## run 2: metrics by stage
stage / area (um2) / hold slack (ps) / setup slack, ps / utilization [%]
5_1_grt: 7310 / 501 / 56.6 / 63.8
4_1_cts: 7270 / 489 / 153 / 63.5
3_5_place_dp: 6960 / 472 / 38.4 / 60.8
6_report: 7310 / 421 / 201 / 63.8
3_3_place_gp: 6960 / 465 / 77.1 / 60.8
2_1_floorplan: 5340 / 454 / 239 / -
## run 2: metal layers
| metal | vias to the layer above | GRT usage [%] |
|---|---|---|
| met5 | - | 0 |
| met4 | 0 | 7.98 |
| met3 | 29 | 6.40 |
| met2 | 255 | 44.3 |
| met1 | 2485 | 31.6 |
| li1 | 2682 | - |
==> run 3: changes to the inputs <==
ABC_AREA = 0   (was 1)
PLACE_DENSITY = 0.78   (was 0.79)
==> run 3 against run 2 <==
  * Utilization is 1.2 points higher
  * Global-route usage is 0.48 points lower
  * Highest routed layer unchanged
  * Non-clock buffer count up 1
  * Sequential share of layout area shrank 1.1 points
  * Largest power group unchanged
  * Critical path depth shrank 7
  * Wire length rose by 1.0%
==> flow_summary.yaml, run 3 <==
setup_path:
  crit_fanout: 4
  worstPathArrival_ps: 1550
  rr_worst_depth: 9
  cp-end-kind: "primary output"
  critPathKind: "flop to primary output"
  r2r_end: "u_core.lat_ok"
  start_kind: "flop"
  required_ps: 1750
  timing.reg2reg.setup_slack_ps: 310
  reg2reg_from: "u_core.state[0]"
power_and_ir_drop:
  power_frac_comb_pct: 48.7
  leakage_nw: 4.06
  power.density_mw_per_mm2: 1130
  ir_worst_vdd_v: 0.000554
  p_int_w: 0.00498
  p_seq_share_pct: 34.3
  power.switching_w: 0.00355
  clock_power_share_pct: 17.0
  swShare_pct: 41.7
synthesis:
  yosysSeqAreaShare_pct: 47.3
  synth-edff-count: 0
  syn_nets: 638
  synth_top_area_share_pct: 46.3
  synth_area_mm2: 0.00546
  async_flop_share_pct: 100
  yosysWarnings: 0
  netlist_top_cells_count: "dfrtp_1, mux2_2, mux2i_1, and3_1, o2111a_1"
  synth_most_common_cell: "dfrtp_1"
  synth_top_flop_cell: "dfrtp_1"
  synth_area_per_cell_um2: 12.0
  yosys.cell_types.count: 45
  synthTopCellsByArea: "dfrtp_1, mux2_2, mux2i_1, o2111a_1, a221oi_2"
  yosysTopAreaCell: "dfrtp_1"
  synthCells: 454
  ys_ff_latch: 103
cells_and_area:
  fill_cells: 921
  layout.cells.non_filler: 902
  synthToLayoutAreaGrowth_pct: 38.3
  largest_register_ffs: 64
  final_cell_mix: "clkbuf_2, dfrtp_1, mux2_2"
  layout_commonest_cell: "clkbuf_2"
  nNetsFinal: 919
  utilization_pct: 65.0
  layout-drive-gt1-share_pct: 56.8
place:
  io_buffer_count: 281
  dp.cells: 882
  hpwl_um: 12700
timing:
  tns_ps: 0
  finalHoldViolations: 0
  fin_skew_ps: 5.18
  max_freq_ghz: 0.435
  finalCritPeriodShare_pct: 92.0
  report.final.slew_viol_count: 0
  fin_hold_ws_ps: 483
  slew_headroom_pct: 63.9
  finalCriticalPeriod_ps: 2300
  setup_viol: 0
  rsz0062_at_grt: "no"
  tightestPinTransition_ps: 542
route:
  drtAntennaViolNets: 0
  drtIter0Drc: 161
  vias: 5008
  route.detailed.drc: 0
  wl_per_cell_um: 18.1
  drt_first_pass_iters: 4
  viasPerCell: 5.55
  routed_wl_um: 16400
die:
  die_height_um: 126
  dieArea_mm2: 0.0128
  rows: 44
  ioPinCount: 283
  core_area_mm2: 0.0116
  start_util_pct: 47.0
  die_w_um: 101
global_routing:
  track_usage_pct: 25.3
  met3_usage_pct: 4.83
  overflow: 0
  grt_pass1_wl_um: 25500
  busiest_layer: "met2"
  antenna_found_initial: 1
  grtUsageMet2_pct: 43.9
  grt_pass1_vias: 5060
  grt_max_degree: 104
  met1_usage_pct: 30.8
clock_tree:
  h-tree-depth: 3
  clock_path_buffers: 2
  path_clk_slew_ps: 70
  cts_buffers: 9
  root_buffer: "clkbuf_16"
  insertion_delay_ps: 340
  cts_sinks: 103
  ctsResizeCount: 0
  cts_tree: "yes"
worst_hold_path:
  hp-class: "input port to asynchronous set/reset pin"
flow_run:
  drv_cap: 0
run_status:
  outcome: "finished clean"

- The problem:
All that belongs in your answer is the stretch of entries above from the line with "flow_summary.yaml, run 3" through the line with "yosysSeqAreaShare_pct: 47.3", printed exactly.

- Written response:
==> flow_summary.yaml, run 3 <==
setup_path:
  crit_fanout: 4
  worstPathArrival_ps: 1550
  rr_worst_depth: 9
  cp-end-kind: "primary output"
  critPathKind: "flop to primary output"
  r2r_end: "u_core.lat_ok"
  start_kind: "flop"
  required_ps: 1750
  timing.reg2reg.setup_slack_ps: 310
  reg2reg_from: "u_core.state[0]"
power_and_ir_drop:
  power_frac_comb_pct: 48.7
  leakage_nw: 4.06
  power.density_mw_per_mm2: 1130
  ir_worst_vdd_v: 0.000554
  p_int_w: 0.00498
  p_seq_share_pct: 34.3
  power.switching_w: 0.00355
  clock_power_share_pct: 17.0
  swShare_pct: 41.7
synthesis:
  yosysSeqAreaShare_pct: 47.3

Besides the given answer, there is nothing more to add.